* _Stored data_
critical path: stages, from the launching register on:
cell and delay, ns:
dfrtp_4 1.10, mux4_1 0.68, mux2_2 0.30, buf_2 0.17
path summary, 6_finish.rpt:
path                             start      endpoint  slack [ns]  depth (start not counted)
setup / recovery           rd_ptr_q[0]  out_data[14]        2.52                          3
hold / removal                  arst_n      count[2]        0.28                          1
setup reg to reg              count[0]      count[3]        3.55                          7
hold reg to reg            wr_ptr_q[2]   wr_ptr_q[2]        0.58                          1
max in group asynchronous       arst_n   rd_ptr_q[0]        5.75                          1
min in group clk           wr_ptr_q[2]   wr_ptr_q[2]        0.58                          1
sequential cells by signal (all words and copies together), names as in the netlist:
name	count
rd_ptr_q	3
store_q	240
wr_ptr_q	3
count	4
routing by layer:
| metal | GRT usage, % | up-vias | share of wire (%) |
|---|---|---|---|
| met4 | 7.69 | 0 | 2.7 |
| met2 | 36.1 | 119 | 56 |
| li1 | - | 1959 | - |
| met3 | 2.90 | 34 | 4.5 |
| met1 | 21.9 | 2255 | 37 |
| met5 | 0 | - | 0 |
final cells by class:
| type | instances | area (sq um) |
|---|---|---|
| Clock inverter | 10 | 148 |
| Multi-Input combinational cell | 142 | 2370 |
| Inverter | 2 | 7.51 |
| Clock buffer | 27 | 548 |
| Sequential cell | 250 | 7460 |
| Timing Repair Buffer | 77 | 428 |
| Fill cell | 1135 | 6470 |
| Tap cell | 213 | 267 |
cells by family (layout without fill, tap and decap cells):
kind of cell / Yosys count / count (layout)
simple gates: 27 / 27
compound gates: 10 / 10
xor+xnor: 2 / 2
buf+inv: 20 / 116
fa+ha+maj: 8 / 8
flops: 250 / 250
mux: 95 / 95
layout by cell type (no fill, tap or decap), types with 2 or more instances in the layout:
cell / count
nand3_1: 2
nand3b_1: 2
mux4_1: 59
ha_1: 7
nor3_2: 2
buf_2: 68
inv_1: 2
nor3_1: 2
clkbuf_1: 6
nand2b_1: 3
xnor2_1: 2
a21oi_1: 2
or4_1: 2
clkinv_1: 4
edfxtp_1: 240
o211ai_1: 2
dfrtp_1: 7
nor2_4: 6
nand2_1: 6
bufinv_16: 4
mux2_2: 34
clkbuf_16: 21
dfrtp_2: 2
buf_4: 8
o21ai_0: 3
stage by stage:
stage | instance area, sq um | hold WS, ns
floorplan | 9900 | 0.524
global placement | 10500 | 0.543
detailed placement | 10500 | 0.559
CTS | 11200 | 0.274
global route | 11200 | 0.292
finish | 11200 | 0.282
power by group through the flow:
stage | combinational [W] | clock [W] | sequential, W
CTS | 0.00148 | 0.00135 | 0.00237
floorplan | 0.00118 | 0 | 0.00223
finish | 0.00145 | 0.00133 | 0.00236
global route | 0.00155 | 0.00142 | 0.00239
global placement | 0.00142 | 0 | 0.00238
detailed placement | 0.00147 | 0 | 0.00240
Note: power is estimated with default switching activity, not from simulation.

* _Activity_
Among the records above, a stretch begins at the line containing "nand3b_1: 2" and ends at the line containing "global placement | 10500 | 0.543". Restate that stretch word for word, and nothing else.

* _Your response_
nand3b_1: 2
mux4_1: 59
ha_1: 7
nor3_2: 2
buf_2: 68
inv_1: 2
nor3_1: 2
clkbuf_1: 6
nand2b_1: 3
xnor2_1: 2
a21oi_1: 2
or4_1: 2
clkinv_1: 4
edfxtp_1: 240
o211ai_1: 2
dfrtp_1: 7
nor2_4: 6
nand2_1: 6
bufinv_16: 4
mux2_2: 34
clkbuf_16: 21
dfrtp_2: 2
buf_4: 8
o21ai_0: 3
stage by stage:
stage | instance area, sq um | hold WS, ns
floorplan | 9900 | 0.524
global placement | 10500 | 0.543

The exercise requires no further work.